Provided data Block Start
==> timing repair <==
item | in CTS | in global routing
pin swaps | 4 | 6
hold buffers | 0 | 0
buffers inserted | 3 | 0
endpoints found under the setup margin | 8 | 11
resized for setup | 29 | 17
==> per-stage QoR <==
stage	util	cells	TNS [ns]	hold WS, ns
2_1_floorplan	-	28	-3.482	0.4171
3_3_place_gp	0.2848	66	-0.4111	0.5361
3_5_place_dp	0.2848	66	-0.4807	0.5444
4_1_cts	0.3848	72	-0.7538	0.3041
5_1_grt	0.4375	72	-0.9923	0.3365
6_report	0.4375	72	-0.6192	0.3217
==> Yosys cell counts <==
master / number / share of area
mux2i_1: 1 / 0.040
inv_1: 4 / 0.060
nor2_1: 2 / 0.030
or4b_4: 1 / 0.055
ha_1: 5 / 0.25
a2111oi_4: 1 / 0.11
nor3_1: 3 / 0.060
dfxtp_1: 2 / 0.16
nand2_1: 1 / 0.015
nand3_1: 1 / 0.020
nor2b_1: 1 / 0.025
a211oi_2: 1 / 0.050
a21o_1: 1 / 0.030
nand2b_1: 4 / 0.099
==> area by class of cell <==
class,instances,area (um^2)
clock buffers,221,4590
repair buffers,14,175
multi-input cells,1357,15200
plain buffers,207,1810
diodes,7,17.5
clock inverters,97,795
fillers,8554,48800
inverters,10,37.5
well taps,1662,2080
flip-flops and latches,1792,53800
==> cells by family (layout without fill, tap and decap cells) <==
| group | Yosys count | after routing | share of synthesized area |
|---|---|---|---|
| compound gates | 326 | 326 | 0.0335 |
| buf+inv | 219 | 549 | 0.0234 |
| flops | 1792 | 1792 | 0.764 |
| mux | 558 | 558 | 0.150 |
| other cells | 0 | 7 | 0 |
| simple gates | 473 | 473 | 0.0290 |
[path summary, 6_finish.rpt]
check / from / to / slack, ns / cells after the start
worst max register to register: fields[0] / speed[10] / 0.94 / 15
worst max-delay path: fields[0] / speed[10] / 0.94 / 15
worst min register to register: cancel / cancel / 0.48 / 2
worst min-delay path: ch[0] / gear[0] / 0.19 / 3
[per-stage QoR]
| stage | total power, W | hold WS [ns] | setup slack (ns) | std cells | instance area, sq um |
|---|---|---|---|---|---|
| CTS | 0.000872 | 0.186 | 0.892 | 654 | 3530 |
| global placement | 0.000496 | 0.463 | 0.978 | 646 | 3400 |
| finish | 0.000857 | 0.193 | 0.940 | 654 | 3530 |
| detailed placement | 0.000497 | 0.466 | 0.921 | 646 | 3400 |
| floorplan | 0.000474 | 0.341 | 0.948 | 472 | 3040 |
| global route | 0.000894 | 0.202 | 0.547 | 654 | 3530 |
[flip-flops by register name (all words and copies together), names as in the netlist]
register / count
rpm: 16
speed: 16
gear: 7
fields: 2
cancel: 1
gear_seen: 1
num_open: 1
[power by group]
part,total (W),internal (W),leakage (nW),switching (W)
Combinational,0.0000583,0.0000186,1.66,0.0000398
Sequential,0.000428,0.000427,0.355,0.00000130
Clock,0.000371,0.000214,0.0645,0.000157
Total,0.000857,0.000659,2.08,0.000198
`config.mk`:
```
export PLATFORM = sky130hd
export DESIGN_NAME = alpha_blend_pixel_pack_unit_flat
export DESIGN_NICKNAME = d
export VERILOG_FILES = /design/src/design/apbp_pkg.sv /design/src/design/apbp_in_if.sv /design/src/design/apbp_out_if.sv /design/src/design/alpha_blend_pixel_pack_unit.sv /design/src/design/apbp_chan_scale.sv /design/src/flat_wrapper.sv
export SDC_FILE = /design/constraint.sdc
export NUM_CORES = 2
export LEC_CHECK = 0
export ABC_AREA = 1
export BUFFER_PORTS_ARGS = -buffer_cell sky130_fd_sc_hd__buf_4
export CORE_ASPECT_RATIO = 1.75
export CORE_MARGIN = 3
export CORE_UTILIZATION = 55
export CTS_CLUSTER_SIZE = 25
export DETAILED_ROUTE_END_ITERATION = 10
export PLACE_DENSITY = 0.78
export SYNTH_ARGS = -nofsm -noshare
export SYNTH_HDL_FRONTEND = slang
export SYNTH_SLANG_ARGS = --single-unit
```
`constraint.sdc`:
```
create_clock -name clk_i -period 6.8 [get_ports clk_i]
set_clock_uncertainty 0.15 [all_clocks]
set_input_delay 1.02 -clock clk_i [delete_from_list [all_inputs] [get_ports clk_i]]
set_output_delay 1.02 -clock clk_i [all_outputs]
set_load 0.05 [all_outputs]
```
`src/design/apbp_pkg.sv`:
```
// Shared types and constants for the alpha blend pixel pack unit.
`timescale 1ns / 1ps
package apbp_pkg;

  localparam int unsigned CfgIdxW  = 3;
  localparam int unsigned CfgDataW = 5;

  typedef enum logic [CfgIdxW-1:0] {
    CFG_SRC_BPP     = 3'd0,
    CFG_RED_BITS    = 3'd1,
    CFG_GREEN_BITS  = 3'd2,
    CFG_BLUE_BITS   = 3'd3,
    CFG_RED_SHIFT   = 3'd4,
    CFG_GREEN_SHIFT = 3'd5,
    CFG_BLUE_SHIFT  = 3'd6
  } cfg_idx_e;

  localparam logic [2:0] BPP_RGB  = 3'd3;
  localparam logic [2:0] BPP_RGBA = 3'd4;

  localparam logic [7:0] ALPHA_OPAQUE = 8'hFF;
  localparam logic [7:0] ALPHA_CLEAR  = 8'h00;

  typedef logic [7:0]  chan_t;
  typedef logic [14:0] quot_t;
  typedef logic [22:0] prod_t;

  typedef struct packed {
    logic mul_en;
    logic div_en;
  } scale_en_t;

endpackage

```
`src/design/apbp_in_if.sv`:
```
// Input channel: source pixel and destination pixel word.
`timescale 1ns / 1ps
interface apbp_in_if;
  logic        valid;
  logic        ready;
  logic [7:0]  src_blue;
  logic [7:0]  src_green;
  logic [7:0]  src_red;
  logic [7:0]  src_alpha;
  logic [31:0] background_pixel;

  modport source (
    output valid, src_blue, src_green, src_red, src_alpha, background_pixel,
    input  ready
  );
  modport sink (
    input  valid, src_blue, src_green, src_red, src_alpha, background_pixel,
    output ready
  );
endinterface

```
`src/design/apbp_out_if.sv`:
```
// Output channel: packed framebuffer color word.
`timescale 1ns / 1ps
interface apbp_out_if;
  logic        valid;
  logic        ready;
  logic [31:0] packed_color;

  modport source (
    output valid, packed_color,
    input  ready
  );
  modport sink (
    input  valid, packed_color,
    output ready
  );
endinterface

```
`src/design/alpha_blend_pixel_pack_unit.sv`:
```
// Top level: alpha blend of a source pixel over the frame and packing to framebuffer format.
`timescale 1ns / 1ps
// Takes one pixel per clock when the output is not stalled and returns its
// packed color through a four-stage pipeline (blend, channel multiply, divide
// by 255, shift and merge); each stage holds its word under back-pressure,
// and empty stages still accept. Pixels with alpha 0 in 4-byte mode, or with
// a source size other than 3 or 4, produce no output word. The user must
// write configuration only while idle; the block does not enforce it.
module alpha_blend_pixel_pack_unit
  import apbp_pkg::*;
(
  input  logic                clk_i,
  input  logic                rst_ni,
  input  logic                cfg_we_i,
  input  logic [CfgIdxW-1:0]  cfg_idx_i,
  input  logic [CfgDataW-1:0] cfg_data_i,
  apbp_in_if.sink             pix_in,
  apbp_out_if.source          pix_out
);

  logic [2:0] src_bpp_q;
  logic [3:0] red_bits_q, green_bits_q, blue_bits_q;
  logic [4:0] red_shift_q, green_shift_q, blue_shift_q;

  always_ff @(posedge clk_i or negedge rst_ni) begin
    if (!rst_ni) begin
      src_bpp_q     <= BPP_RGBA;
      red_bits_q    <= 4'd8;
      green_bits_q  <= 4'd8;
      blue_bits_q   <= 4'd8;
      red_shift_q   <= 5'd16;
      green_shift_q <= 5'd8;
      blue_shift_q  <= 5'd0;
    end else if (cfg_we_i) begin
      case (cfg_idx_e'(cfg_idx_i))
        CFG_SRC_BPP:     src_bpp_q     <= cfg_data_i[2:0];
        CFG_RED_BITS:    red_bits_q    <= cfg_data_i[3:0];
        CFG_GREEN_BITS:  green_bits_q  <= cfg_data_i[3:0];
        CFG_BLUE_BITS:   blue_bits_q   <= cfg_data_i[3:0];
        CFG_RED_SHIFT:   red_shift_q   <= cfg_data_i;
        CFG_GREEN_SHIFT: green_shift_q <= cfg_data_i;
        CFG_BLUE_SHIFT:  blue_shift_q  <= cfg_data_i;
        default: ;
      endcase
    end
  end

  function automatic chan_t blend(input chan_t fg, input chan_t bg, input chan_t a);
    logic [8:0]  w;
    logic [16:0] mix;
    w   = {1'b0, a} + 9'd1;
    mix = ({9'd0, fg} * {8'd0, w}) + ({9'd0, bg} * {9'd0, ~a});
    return mix[15:8];
  endfunction

  logic v1_q, v2_q, v3_q, v4_q;
  logic rdy1, rdy2, rdy3, rdy4;
  logic in_acc, keep, pass;
  chan_t r1_q, g1_q, b1_q;
  chan_t r1_d, g1_d, b1_d;
  quot_t rq, gq, bq;
  logic [31:0] color_d, color_q;
  scale_en_t scale_en;

  assign rdy4 = !v4_q || pix_out.ready;
  assign rdy3 = !v3_q || rdy4;
  assign rdy2 = !v2_q || rdy3;
  assign rdy1 = !v1_q || rdy2;

  assign pix_in.ready = rdy1;
  assign in_acc       = pix_in.valid && rdy1;

  assign pass = (src_bpp_q == BPP_RGB) || (pix_in.src_alpha == ALPHA_OPAQUE);
  assign keep = (src_bpp_q == BPP_RGB) ||
                ((src_bpp_q == BPP_RGBA) && (pix_in.src_alpha != ALPHA_CLEAR));

  always_comb begin
    if (pass) begin
      r1_d = pix_in.src_red;
      g1_d = pix_in.src_green;
      b1_d = pix_in.src_blue;
    end else begin
      r1_d = blend(pix_in.src_red,   pix_in.background_pixel[23:16], pix_in.src_alpha);
      g1_d = blend(pix_in.src_green, pix_in.background_pixel[15:8],  pix_in.src_alpha);
      b1_d = blend(pix_in.src_blue,  pix_in.background_pixel[7:0],   pix_in.src_alpha);
    end
  end

  always_ff @(posedge clk_i or negedge rst_ni) begin
    if (!rst_ni) begin
      v1_q <= 1'b0;
      v2_q <= 1'b0;
      v3_q <= 1'b0;
      v4_q <= 1'b0;
    end else begin
      if (rdy1) v1_q <= pix_in.valid && keep;
      if (rdy2) v2_q <= v1_q;
      if (rdy3) v3_q <= v2_q;
      if (rdy4) v4_q <= v3_q;
    end
  end

  always_ff @(posedge clk_i) begin
    if (in_acc) begin
      r1_q <= r1_d;
      g1_q <= g1_d;
      b1_q <= b1_d;
    end
    if (rdy4 && v3_q) begin
      color_q <= color_d;
    end
  end

  assign scale_en.mul_en = rdy2 && v1_q;
  assign scale_en.div_en = rdy3 && v2_q;

  apbp_chan_scale u_scale_r (
    .clk_i  (clk_i),
    .en_i   (scale_en),
    .chan_i (r1_q),
    .bits_i (red_bits_q),
    .quot_o (rq)
  );

  apbp_chan_scale u_scale_g (
    .clk_i  (clk_i),
    .en_i   (scale_en),
    .chan_i (g1_q),
    .bits_i (green_bits_q),
    .quot_o (gq)
  );

  apbp_chan_scale u_scale_b (
    .clk_i  (clk_i),
    .en_i   (scale_en),
    .chan_i (b1_q),
    .bits_i (blue_bits_q),
    .quot_o (bq)
  );

  assign color_d = ({17'd0, rq} << red_shift_q)
                 | ({17'd0, gq} << green_shift_q)
                 | ({17'd0, bq} << blue_shift_q);

  assign pix_out.valid        = v4_q;
  assign pix_out.packed_color = color_q;

  a_bad_bpp_drops: assert property (@(posedge clk_i) disable iff (!rst_ni)
    (in_acc && src_bpp_q != BPP_RGB && src_bpp_q != BPP_RGBA) |=> !v1_q)
    else $error("word with unsupported source size entered pipeline");

  a_clear_alpha_drops: assert property (@(posedge clk_i) disable iff (!rst_ni)
    (in_acc && src_bpp_q == BPP_RGBA && pix_in.src_alpha == ALPHA_CLEAR) |=> !v1_q)
    else $error("transparent pixel entered pipeline");

  a_rgb_pass: assert property (@(posedge clk_i) disable iff (!rst_ni)
    (in_acc && src_bpp_q == BPP_RGB) |=>
      (v1_q && r1_q == $past(pix_in.src_red) && g1_q == $past(pix_in.src_green) &&
       b1_q == $past(pix_in.src_blue)))
    else $error("opaque source color altered in blend stage");

  a_stage3_holds: assert property (@(posedge clk_i) disable iff (!rst_ni)
    (v3_q && !rdy4) |=> v3_q)
    else $error("stalled word lost in divide stage");

endmodule

```
`src/design/apbp_chan_scale.sv`:
```
// Two-stage channel rescale: c * (2^bits - 1), then divide by 255.
`timescale 1ns / 1ps
module apbp_chan_scale
  import apbp_pkg::*;
(
  input  logic      clk_i,
  input  scale_en_t en_i,
  input  chan_t     chan_i,
  input  logic [3:0] bits_i,
  output quot_t     quot_o
);

  logic [14:0] maxv;
  prod_t       prod_d, prod_q;
  logic [23:0] sum;
  logic [15:0] q_est;
  logic [23:0] rem;
  quot_t       quot_d, quot_q;

  assign maxv   = 15'((16'd1 << bits_i) - 16'd1);
  assign prod_d = {15'd0, chan_i} * {8'd0, maxv};

  // estimate is exact or one low; remainder check fixes it
  assign sum    = {1'b0, prod_q} + {9'd0, prod_q[22:8]} + {17'd0, prod_q[22:16]};
  assign q_est  = sum[23:8];
  assign rem    = {1'b0, prod_q} - (({q_est, 8'd0}) - {8'd0, q_est});
  assign quot_d = (rem >= 24'd255) ? quot_t'(q_est + 16'd1) : quot_t'(q_est);

  always_ff @(posedge clk_i) begin
    if (en_i.mul_en) begin
      prod_q <= prod_d;
    end
    if (en_i.div_en) begin
      quot_q <= quot_d;
    end
  end

  assign quot_o = quot_q;

endmodule
```
`src/flat_wrapper.sv`:
```
// flat-port wrapper written by rule: the top's interface ports become plain ports
module alpha_blend_pixel_pack_unit_flat import apbp_pkg::*;
  (clk_i, rst_ni, cfg_we_i, cfg_idx_i, cfg_data_i, pix_in_valid, pix_in_src_blue, pix_in_src_green, pix_in_src_red, pix_in_src_alpha, pix_in_background_pixel, pix_in_ready, pix_out_valid, pix_out_packed_color, pix_out_ready);
  apbp_in_if pix_in_i ();
  apbp_out_if pix_out_i ();
  input  logic clk_i;
  input  logic rst_ni;
  input  logic cfg_we_i;
  input  logic [CfgIdxW-1:0] cfg_idx_i;
  input  logic [CfgDataW-1:0] cfg_data_i;
  input wire logic [$bits(pix_in_i.valid)-1:0] pix_in_valid;
  input wire logic [$bits(pix_in_i.src_blue)-1:0] pix_in_src_blue;
  input wire logic [$bits(pix_in_i.src_green)-1:0] pix_in_src_green;
  input wire logic [$bits(pix_in_i.src_red)-1:0] pix_in_src_red;
  input wire logic [$bits(pix_in_i.src_alpha)-1:0] pix_in_src_alpha;
  input wire logic [$bits(pix_in_i.background_pixel)-1:0] pix_in_background_pixel;
  output wire logic [$bits(pix_in_i.ready)-1:0] pix_in_ready;
  output wire logic [$bits(pix_out_i.valid)-1:0] pix_out_valid;
  output wire logic [$bits(pix_out_i.packed_color)-1:0] pix_out_packed_color;
  input wire logic [$bits(pix_out_i.ready)-1:0] pix_out_ready;
  assign pix_in_i.valid = pix_in_valid;
  assign pix_in_i.src_blue = pix_in_src_blue;
  assign pix_in_i.src_green = pix_in_src_green;
  assign pix_in_i.src_red = pix_in_src_red;
  assign pix_in_i.src_alpha = pix_in_src_alpha;
  assign pix_in_i.background_pixel = pix_in_background_pixel;
  assign pix_in_ready = pix_in_i.ready;
  assign pix_out_valid = pix_out_i.valid;
  assign pix_out_packed_color = pix_out_i.packed_color;
  assign pix_out_i.ready = pix_out_ready;
  alpha_blend_pixel_pack_unit u_core (.clk_i(clk_i), .rst_ni(rst_ni), .cfg_we_i(cfg_we_i), .cfg_idx_i(cfg_idx_i), .cfg_data_i(cfg_data_i), .pix_in(pix_in_i), .pix_out(pix_out_i));
endmodule
```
Provided data Block End
Directions
Looking at the entries above, how many lines contain "repair"? State the number and nothing more.

Answer space
2